Viewpoint: Challenges in our understanding of neuroleptic induced parkinsonism

Parkinsonism remains a common and often overlooked adverse effect of almost all neuroleptic drugs, including the “atypical,” or “second generation” antipsychotics. While neuroleptic induced parkinsonism (NIP) is often thought to be well understood in terms of its clinical course, pathophysiology, and treatment, this is clearly not the case, and almost all our current beliefs are based on data published decades ago of dubious merit, and recent studies which are confounded by design conflicts. This article attempts to highlight gaps in our knowledge. While there are data on the stigma associated with idiopathic Parkinson's disease, there are none on NIP, where the problem is most likely much greater.
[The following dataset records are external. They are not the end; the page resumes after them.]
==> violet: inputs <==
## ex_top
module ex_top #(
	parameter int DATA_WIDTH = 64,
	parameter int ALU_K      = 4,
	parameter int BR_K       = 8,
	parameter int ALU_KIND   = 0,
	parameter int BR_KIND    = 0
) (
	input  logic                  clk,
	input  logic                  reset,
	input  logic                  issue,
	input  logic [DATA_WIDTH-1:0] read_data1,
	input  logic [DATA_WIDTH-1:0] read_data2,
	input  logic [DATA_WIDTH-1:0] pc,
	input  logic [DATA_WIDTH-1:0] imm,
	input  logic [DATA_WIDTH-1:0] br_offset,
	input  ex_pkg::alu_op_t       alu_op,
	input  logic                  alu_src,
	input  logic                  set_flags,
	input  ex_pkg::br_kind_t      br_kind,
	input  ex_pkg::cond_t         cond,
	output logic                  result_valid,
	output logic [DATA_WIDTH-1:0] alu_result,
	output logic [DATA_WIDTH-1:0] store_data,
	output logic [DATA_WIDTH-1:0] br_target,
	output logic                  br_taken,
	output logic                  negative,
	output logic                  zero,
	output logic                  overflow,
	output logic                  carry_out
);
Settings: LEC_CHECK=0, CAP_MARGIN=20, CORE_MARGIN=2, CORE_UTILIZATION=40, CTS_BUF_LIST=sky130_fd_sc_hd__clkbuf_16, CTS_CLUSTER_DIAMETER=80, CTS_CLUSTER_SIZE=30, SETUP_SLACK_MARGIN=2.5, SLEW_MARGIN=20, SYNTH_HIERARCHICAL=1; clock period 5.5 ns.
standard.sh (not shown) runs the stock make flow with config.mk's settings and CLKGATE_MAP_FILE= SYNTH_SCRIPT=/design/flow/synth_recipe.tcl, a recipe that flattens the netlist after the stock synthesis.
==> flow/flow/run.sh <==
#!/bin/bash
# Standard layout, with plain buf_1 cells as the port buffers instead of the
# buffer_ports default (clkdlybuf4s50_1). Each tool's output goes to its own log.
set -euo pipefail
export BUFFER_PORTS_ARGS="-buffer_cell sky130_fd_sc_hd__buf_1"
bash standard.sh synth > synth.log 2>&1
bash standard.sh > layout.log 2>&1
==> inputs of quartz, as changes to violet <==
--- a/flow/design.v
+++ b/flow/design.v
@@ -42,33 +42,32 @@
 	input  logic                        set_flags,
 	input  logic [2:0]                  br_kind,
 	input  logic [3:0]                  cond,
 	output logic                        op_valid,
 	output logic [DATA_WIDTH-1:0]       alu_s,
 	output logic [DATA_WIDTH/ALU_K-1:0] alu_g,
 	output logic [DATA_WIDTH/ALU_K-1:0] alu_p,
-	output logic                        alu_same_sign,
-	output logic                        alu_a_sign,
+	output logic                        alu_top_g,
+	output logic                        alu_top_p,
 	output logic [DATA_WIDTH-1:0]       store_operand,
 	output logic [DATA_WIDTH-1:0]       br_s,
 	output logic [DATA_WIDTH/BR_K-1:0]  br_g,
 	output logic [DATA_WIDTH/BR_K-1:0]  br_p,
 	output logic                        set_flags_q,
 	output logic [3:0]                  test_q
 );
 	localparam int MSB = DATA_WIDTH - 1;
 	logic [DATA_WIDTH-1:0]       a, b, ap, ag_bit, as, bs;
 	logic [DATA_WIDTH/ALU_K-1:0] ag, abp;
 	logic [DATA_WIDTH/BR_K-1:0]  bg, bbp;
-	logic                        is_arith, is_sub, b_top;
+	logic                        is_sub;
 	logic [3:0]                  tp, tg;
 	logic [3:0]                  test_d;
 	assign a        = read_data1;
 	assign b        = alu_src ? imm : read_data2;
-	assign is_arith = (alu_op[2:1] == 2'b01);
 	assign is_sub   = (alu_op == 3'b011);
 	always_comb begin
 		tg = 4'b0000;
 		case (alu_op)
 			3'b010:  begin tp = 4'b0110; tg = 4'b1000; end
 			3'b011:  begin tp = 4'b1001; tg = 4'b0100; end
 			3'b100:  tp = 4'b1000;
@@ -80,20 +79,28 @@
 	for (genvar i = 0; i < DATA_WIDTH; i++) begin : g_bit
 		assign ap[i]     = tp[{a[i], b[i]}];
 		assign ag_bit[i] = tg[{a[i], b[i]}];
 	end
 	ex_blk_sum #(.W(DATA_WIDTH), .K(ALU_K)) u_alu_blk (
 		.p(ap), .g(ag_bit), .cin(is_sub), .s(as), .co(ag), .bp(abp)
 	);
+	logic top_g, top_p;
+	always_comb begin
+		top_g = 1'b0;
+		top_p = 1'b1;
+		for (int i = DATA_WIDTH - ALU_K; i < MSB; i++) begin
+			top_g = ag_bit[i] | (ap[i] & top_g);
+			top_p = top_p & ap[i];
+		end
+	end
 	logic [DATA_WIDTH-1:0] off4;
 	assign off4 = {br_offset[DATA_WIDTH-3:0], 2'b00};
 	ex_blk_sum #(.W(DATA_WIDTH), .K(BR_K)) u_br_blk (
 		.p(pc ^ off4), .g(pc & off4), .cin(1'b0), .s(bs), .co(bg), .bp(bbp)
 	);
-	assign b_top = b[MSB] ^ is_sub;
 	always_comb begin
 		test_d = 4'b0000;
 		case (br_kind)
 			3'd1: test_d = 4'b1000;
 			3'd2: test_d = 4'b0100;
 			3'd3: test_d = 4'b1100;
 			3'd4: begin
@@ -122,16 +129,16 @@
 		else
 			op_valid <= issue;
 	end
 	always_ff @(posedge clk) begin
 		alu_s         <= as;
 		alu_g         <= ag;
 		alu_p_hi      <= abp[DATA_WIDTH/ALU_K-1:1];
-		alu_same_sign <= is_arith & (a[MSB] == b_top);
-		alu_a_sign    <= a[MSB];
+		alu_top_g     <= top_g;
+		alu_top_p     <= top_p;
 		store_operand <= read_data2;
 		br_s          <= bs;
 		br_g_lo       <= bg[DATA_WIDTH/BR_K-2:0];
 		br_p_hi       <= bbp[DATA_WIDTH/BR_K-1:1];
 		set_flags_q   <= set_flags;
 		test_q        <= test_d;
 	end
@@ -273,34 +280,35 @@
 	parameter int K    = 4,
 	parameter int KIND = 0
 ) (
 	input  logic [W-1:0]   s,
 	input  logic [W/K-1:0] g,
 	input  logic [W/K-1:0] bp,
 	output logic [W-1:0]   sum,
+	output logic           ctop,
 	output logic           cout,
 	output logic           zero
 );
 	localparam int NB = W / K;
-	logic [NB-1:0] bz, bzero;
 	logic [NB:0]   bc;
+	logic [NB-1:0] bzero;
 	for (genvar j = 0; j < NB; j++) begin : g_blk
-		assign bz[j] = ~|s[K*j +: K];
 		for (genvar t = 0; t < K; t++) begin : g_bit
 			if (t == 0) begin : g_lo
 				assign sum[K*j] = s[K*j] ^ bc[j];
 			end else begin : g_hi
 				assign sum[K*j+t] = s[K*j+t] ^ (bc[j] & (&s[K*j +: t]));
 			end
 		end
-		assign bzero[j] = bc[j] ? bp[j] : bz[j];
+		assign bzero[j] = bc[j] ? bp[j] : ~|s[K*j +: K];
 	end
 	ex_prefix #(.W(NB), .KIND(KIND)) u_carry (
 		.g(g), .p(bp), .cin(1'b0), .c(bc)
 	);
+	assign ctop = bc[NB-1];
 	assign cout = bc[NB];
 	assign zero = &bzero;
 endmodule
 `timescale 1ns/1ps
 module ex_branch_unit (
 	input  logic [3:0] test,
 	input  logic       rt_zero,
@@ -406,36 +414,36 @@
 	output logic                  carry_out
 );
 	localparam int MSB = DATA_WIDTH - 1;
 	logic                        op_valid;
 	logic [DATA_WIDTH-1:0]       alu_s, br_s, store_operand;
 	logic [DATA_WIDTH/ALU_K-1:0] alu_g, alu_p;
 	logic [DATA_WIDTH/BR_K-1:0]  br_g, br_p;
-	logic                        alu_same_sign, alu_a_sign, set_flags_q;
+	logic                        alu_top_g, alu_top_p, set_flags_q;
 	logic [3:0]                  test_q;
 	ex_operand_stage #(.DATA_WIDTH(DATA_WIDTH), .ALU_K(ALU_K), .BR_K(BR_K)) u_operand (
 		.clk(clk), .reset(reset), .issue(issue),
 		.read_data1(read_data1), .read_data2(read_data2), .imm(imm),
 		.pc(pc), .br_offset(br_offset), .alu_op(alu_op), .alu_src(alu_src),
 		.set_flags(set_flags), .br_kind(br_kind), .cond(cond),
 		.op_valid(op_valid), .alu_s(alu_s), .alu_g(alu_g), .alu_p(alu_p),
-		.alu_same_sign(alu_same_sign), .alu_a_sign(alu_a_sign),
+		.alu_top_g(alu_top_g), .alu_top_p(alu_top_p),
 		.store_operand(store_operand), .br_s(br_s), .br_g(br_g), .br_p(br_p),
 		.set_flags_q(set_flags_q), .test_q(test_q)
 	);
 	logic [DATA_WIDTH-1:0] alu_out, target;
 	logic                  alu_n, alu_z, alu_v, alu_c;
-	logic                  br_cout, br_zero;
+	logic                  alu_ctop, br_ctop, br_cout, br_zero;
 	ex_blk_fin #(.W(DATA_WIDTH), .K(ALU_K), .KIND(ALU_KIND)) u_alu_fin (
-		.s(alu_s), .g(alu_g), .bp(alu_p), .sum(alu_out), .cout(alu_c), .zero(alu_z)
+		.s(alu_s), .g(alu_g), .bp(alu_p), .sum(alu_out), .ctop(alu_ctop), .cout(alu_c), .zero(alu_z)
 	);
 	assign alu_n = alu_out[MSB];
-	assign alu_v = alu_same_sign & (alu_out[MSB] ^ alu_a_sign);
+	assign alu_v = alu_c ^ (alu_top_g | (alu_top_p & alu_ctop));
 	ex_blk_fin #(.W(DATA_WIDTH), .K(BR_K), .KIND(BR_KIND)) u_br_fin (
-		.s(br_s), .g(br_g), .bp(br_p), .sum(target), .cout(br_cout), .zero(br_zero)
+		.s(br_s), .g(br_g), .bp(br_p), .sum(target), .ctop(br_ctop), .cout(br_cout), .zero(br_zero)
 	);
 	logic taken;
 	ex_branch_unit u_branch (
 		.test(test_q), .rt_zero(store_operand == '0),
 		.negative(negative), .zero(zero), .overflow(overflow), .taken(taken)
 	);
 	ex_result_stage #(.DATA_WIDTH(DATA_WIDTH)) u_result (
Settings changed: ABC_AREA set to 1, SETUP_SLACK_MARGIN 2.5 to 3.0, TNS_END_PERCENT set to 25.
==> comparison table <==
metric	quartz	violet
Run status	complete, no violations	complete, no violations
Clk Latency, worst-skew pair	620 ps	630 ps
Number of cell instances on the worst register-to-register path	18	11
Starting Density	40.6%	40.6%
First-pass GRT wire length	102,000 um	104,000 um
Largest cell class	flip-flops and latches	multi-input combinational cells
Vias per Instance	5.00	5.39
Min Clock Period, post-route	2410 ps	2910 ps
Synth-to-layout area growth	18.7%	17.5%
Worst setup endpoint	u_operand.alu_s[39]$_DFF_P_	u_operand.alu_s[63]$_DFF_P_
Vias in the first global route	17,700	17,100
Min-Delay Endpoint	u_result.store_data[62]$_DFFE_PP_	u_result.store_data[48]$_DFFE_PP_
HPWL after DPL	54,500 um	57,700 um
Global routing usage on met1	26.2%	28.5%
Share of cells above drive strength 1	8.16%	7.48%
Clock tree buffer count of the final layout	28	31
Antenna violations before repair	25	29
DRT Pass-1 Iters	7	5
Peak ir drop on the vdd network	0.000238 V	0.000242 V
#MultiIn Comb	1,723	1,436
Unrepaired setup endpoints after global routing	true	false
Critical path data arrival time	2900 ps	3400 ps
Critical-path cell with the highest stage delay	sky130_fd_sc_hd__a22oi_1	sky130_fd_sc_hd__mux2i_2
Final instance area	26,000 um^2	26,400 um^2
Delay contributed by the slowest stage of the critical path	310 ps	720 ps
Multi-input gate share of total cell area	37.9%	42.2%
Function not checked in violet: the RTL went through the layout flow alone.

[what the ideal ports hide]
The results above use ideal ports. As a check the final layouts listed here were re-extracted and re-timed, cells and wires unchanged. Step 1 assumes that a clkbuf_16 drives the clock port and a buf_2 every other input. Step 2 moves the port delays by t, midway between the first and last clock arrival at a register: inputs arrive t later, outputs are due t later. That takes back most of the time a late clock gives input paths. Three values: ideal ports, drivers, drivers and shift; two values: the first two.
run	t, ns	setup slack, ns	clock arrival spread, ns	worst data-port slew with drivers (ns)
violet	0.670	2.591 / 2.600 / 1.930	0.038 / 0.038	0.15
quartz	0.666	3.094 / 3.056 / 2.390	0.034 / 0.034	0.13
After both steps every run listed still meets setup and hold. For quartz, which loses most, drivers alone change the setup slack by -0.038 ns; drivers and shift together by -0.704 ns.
What follows belongs to an exercise in optimizing a design on an open flow for small area, a short achievable clock period and few clock cycles; a production flow would make more cautious choices.
Only simulation tests tie the RTL to the original design; equivalence was not proved.
Power is estimated from default activity; no workload was simulated.

## job 9351
Design polyline_uniform_resampler, start of the top module:
module polyline_uniform_resampler #(
   parameter int MAX_PER_SEGMENT = plr_pkg::MAX_PER_SEGMENT_DEF,
   parameter int COORD_BITS      = plr_pkg::COORD_BITS_DEF
) (
   input  logic                           clock,
   input  logic                           reset,
   input  logic                           req_tvalid,
   output logic                           req_tready,
   input  logic [plr_pkg::REQ_DATA_W-1:0] req_tdata,   
   input  logic                           req_tlast,   
   output logic                           rsp_tvalid,
   input  logic                           rsp_tready,
   output logic [plr_pkg::RSP_DATA_W-1:0] rsp_tdata,   
   output logic                           rsp_tlast,   
   output logic [plr_pkg::RSP_USER_W-1:0] rsp_tuser,   
   input  logic                           psel,
   input  logic                           penable,
   input  logic                           pwrite,
   input  logic [plr_pkg::CSR_ADDR_W-1:0] paddr,
   input  logic [plr_pkg::CSR_DATA_W-1:0] pwdata,
   output logic [plr_pkg::CSR_DATA_W-1:0] prdata,
   output logic                           pready
);
Size in the first run: roughly 0.030 sq mm of cells after synthesis.
clock: 11.0 ns
lec_check: 0
abc_clock_period_in_ps: 3000
cap_margin: 20
core_margin: 2
core_utilization: 40
cts_cluster_diameter: 60
cts_cluster_size: 30
place_density: 0.8
slew_margin: 20
tns_end_percent: 100
standard.sh (not shown) runs the stock make flow with config.mk's settings and CLKGATE_MAP_FILE= SYNTH_SCRIPT=/design/flow/synth_recipe.tcl, a recipe that flattens the netlist after the stock synthesis.
==> flow/flow/run.sh <==
#!/bin/bash
# The standard layout, with timing repair aiming below the clock period so that the
# achieved period is as short as the repair can make it, and plain buffers on the ports.
# Constraints are unchanged.
set -euo pipefail
bash standard.sh SETUP_SLACK_MARGIN=7.5 "BUFFER_PORTS_ARGS=-buffer_cell sky130_fd_sc_hd__buf_2" finish > standard.log 2>&1
Job 9351 reached the end of the flow, and the finished layout is clean on the timing, DRC and antenna checks.
Testbench counts of job 9351, summed over its fixed seeds: cycles 37,858.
The natural course of NIP remains unknown, including the question of whether this is a risk factor for the later development of tardive dyskinesia. While treatment with anticholinergics or amantadine is the norm, there are weak and conflicting data on whether these have much value. Why quetiapine and clozapine do not worsen motor function in people with idiopathic PD, while all other neuroleptic do, remains uncertain. Neuroleptics are among the most widely prescribed medications in the United States, with 20% of nursing home residents taking them, with an increasing use for treating depression as well as psychosis, underscoring the importance of understanding NIP, the most important adverse motor effect of this class of drugs.